# Expected 72X speedup, observed 1.1X

I dreamed up a simple-looking task that I thought multithreading could accelerate. Running the file below (I named it `threadbench.jl`) proved me wrong: with 72 cores and 72 threads, the timings are not appreciably better than with a single thread. Understanding why I don’t get 72X speedup may help me in my long journey to improving some code I actually care about. Any ideas?

``````using Base.Threads

# This function does the same simple job either with or without threading.
function tt(invec; threadit=false)
outvec = zeros(size(invec))
if threadit
@threads for i in 1:size(invec,1)
outvec[i] = threadid()+invec[i]
end
else
for i in 1:size(invec,1)
outvec[i] = threadid()+invec[i]
end
end
return outvec
end

# Run the function once to make sure it's compiled
z = rand(1024)
y = tt(z)
y = tt(z,threadit=true) # Exercise all branches to be extra sure

x = round.(rand(2^27),digits=2)

println("Timing with one thread:")
@time y1 = tt(x,threadit=false)

println("Timing with \$(Threads.nthreads()) threads:")
@time y72 = tt(x,threadit=true)
``````

On my machine, the results are as follows:

``````Timing with one thread:
1.443072 seconds (2 allocations: 1.000 GiB, 3.54% gc time)
Timing with 72 threads:
1.263002 seconds (367 allocations: 1.000 GiB)
``````

Thanks!

``````julia> @time y1 = tt(x,threadit=false);
0.252025 seconds (2 allocations: 1.000 GiB, 0.79% gc time)

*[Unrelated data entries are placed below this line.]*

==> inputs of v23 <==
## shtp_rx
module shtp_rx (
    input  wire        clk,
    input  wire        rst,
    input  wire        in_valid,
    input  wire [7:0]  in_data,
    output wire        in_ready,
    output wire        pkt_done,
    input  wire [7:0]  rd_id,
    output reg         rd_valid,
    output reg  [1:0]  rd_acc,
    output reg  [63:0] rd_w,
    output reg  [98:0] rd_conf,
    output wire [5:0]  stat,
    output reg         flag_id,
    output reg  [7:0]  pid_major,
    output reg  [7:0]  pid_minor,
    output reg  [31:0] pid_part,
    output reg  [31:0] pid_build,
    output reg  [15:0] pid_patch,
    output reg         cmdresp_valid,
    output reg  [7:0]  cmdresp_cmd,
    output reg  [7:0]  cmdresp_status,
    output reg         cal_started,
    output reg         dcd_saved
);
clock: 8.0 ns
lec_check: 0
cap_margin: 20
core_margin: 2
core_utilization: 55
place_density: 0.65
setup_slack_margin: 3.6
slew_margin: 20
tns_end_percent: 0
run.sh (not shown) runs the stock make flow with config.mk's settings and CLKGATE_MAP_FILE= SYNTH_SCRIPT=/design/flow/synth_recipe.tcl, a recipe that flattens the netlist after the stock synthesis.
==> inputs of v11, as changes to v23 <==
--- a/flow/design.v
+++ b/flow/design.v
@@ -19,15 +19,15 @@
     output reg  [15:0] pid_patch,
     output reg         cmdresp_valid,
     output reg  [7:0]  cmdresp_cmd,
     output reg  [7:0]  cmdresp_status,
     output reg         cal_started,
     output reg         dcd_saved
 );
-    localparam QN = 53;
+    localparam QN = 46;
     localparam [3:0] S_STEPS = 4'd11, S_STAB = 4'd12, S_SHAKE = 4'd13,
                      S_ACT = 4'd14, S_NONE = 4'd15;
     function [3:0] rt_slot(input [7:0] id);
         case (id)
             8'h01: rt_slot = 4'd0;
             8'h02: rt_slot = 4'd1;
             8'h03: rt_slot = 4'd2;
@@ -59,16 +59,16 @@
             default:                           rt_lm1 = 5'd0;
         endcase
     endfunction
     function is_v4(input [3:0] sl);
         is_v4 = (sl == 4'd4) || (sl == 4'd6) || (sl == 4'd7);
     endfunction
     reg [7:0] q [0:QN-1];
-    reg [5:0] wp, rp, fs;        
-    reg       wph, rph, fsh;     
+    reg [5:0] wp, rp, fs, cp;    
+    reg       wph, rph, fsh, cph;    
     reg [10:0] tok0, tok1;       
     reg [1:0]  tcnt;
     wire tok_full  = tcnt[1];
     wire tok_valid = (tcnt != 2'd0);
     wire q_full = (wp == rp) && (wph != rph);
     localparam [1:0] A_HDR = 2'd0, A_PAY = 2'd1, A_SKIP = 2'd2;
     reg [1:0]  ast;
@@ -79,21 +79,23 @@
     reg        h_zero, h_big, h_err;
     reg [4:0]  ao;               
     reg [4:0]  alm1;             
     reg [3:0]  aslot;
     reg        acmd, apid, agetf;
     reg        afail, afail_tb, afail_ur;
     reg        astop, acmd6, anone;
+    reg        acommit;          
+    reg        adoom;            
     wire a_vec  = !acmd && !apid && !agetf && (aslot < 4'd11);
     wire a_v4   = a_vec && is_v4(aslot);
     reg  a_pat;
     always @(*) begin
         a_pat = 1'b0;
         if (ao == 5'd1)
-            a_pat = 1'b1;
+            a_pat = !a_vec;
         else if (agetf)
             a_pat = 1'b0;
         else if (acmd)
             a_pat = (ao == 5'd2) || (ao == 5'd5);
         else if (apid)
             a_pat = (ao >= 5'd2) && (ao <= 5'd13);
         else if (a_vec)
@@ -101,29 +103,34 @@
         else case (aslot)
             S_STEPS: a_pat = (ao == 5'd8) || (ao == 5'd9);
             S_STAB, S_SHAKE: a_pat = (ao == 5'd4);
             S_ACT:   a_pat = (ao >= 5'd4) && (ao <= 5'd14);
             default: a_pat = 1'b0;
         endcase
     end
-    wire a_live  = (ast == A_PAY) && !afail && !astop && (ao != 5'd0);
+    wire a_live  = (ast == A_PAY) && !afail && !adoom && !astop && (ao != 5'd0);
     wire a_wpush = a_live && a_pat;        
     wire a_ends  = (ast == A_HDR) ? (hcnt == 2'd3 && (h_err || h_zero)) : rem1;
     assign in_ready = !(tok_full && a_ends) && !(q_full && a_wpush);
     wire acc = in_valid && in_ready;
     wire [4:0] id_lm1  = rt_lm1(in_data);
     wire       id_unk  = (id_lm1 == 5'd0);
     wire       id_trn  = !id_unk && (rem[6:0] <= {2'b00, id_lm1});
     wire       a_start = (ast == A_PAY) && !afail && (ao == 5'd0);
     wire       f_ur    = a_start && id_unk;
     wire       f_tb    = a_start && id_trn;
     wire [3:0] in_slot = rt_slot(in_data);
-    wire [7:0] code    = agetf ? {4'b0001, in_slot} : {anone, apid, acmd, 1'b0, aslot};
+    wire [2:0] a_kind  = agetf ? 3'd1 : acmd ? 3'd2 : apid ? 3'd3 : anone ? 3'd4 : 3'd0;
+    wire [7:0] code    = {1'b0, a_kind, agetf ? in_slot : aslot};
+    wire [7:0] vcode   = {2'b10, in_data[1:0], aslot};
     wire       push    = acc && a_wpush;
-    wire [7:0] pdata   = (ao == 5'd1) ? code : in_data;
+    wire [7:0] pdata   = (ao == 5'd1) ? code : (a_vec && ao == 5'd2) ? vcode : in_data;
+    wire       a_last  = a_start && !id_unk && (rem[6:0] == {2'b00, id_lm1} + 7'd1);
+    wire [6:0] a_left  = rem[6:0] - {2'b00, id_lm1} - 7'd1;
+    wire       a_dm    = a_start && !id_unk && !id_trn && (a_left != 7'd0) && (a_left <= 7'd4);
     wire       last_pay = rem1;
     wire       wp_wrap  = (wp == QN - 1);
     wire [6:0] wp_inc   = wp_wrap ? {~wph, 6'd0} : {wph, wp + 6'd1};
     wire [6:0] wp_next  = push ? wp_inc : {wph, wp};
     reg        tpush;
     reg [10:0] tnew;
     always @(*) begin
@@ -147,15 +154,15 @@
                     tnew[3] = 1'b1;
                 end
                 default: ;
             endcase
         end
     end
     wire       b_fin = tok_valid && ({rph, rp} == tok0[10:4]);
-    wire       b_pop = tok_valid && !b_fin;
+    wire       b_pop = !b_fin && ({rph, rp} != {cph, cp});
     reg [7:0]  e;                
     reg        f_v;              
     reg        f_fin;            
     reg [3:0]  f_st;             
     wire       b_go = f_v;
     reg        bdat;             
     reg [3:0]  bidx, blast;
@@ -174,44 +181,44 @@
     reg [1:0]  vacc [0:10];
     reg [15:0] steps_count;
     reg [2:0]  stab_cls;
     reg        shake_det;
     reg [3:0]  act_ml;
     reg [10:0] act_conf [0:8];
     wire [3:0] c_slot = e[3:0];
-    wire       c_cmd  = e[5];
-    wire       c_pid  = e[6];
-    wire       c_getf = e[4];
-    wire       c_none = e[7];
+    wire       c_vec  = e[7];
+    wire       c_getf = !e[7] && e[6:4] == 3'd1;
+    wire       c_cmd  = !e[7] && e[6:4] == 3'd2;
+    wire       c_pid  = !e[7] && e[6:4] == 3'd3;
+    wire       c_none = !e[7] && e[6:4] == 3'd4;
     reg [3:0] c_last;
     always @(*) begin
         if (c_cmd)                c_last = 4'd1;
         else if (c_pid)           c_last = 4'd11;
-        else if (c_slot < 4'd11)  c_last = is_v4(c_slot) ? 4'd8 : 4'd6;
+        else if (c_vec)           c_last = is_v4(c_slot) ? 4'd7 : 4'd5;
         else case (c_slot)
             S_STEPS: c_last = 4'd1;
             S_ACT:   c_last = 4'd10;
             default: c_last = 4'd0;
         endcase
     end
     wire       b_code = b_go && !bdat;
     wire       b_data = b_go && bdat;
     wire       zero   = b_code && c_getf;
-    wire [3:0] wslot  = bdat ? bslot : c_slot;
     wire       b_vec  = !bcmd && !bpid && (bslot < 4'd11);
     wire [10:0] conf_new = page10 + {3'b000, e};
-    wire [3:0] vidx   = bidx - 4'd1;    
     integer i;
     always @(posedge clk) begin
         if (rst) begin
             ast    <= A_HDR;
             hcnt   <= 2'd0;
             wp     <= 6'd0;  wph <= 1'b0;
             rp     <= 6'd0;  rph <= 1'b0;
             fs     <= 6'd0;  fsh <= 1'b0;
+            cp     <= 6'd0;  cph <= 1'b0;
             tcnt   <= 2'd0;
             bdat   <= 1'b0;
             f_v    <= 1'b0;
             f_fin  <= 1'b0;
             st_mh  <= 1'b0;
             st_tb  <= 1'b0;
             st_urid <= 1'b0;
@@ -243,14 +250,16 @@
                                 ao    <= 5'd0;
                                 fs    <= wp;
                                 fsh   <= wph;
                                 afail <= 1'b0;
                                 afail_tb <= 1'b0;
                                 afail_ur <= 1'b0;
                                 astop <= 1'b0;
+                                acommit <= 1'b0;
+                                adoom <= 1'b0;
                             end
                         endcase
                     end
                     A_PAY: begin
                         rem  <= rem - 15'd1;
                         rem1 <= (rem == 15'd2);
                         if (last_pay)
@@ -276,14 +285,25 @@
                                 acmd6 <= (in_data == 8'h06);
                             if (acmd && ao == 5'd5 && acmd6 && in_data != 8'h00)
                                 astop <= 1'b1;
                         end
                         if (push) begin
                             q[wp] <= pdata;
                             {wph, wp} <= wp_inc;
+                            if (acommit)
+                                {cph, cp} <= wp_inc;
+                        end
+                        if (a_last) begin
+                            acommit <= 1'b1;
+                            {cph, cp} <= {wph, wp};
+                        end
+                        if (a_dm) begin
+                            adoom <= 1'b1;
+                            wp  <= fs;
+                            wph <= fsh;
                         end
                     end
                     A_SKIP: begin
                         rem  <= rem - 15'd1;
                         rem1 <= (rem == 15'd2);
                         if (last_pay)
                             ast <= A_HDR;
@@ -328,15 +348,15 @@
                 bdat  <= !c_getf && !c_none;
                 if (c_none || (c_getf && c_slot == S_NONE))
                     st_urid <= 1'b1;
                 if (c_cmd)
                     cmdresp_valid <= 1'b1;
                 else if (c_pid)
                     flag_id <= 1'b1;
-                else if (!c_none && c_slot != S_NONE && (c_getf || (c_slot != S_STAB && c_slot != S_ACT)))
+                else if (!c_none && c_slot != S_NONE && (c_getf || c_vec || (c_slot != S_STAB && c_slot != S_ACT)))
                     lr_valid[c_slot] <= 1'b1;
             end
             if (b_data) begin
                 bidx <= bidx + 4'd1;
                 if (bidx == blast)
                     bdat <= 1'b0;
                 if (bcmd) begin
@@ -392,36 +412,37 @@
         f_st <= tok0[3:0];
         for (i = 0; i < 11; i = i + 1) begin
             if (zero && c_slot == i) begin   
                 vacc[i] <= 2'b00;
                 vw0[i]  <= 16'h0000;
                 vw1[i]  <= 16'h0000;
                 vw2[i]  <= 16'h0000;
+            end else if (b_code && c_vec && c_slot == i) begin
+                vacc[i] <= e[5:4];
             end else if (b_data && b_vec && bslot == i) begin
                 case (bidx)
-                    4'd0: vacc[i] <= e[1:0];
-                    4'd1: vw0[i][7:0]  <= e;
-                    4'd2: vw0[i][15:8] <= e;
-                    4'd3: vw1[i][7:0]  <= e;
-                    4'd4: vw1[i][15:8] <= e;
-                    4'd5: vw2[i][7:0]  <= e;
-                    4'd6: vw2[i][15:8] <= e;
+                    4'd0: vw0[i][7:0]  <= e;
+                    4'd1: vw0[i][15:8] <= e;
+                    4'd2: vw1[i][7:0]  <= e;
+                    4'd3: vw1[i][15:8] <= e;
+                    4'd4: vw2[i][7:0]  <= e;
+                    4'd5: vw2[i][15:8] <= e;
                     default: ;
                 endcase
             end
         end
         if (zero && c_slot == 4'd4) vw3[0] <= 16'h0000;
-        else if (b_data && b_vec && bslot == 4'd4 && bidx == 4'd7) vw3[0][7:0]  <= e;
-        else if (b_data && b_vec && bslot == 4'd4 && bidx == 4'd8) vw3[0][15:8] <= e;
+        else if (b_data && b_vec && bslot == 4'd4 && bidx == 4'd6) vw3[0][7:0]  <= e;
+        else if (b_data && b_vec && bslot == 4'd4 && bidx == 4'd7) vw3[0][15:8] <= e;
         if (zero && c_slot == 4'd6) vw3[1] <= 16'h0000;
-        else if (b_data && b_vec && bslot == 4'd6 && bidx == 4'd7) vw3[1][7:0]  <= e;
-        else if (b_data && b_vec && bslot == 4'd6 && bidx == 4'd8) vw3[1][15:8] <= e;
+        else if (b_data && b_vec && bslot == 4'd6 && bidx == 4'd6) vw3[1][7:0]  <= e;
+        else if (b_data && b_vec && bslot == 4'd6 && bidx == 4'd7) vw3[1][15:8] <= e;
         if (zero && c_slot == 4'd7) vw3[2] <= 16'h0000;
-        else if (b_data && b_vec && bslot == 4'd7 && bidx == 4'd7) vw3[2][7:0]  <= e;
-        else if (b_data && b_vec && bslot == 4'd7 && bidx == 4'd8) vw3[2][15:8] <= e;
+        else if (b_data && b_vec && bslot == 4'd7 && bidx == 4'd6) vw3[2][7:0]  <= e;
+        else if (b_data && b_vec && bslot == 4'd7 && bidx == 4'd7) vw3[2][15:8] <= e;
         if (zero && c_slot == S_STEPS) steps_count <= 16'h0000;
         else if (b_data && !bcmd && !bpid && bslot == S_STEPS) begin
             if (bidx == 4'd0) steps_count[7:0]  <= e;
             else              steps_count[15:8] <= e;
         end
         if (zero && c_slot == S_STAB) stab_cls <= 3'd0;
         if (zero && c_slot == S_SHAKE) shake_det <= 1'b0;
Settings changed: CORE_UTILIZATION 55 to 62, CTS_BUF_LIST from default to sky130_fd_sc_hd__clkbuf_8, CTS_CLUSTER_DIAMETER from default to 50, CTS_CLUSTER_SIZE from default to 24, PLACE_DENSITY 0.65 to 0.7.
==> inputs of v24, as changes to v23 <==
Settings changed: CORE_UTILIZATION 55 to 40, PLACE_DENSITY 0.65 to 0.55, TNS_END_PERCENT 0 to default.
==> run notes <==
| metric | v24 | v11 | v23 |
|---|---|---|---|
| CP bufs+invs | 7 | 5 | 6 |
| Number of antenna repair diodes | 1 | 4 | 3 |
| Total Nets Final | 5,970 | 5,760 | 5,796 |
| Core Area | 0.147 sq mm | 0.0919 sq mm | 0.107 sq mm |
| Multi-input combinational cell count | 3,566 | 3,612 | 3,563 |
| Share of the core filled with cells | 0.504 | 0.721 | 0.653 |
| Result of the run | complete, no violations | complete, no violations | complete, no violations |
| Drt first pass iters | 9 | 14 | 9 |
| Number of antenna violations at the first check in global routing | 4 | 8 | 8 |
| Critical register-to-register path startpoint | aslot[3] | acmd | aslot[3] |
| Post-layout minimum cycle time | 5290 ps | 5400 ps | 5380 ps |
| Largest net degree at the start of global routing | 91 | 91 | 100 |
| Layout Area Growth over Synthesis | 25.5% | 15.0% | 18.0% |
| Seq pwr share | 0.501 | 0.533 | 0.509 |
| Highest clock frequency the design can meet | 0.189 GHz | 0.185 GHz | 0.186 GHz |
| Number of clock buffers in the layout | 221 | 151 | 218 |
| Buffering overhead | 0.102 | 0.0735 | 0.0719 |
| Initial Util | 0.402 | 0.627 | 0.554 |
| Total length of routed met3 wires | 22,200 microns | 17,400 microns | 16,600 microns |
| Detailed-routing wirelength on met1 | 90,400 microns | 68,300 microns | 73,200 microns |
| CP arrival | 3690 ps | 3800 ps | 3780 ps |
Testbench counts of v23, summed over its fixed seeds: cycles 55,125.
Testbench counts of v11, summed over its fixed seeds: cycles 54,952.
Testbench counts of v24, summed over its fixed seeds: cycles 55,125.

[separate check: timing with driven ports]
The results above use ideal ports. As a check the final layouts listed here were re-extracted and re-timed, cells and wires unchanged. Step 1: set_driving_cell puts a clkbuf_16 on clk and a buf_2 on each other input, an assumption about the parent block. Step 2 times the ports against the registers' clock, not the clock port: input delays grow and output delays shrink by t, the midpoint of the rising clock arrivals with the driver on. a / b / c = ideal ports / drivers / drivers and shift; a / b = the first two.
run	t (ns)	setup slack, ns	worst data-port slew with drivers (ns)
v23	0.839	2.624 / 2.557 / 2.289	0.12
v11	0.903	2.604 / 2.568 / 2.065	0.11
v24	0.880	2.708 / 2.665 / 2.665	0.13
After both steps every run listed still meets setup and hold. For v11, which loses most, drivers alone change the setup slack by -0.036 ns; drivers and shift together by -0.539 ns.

julia> @time y72 = tt(x,threadit=true);
0.227822 seconds (45 allocations: 1.000 GiB, 1.30% gc time)
``````

with 8 threads on my i7 laptop. I have these speeds because I declared `x` to be `const`. What I am noticing is that the times jump wildly between 0.25 - 0.45 seconds for me in both scenarios.

This code basically spends all its time reading/writing memory (the actual addition should be negligible), and your machine probably doesn’t have the memory bandwidth for all your cores to access that much RAM simultaneously (the 1GiB `invec` and `outvec` arrays are too big for the caches).

Try something compute-bound, not memory-bound.

17 Likes

Use `@btime tt(\$x,threadit=true);` from the BenchmarkTools.jl package instead of `@time`. It will take several measurements, so it will be less noisy, and the `\$x` means that you don’t need to declare `x` as `const` to avoid a global-variable penalty.

4 Likes

Thanks a lot, both of you, for taking the time to reply. I will continue on my journey of learning and exploration, hoping that the next issue I encounter will be worthy of starting a new thread (not continuing here).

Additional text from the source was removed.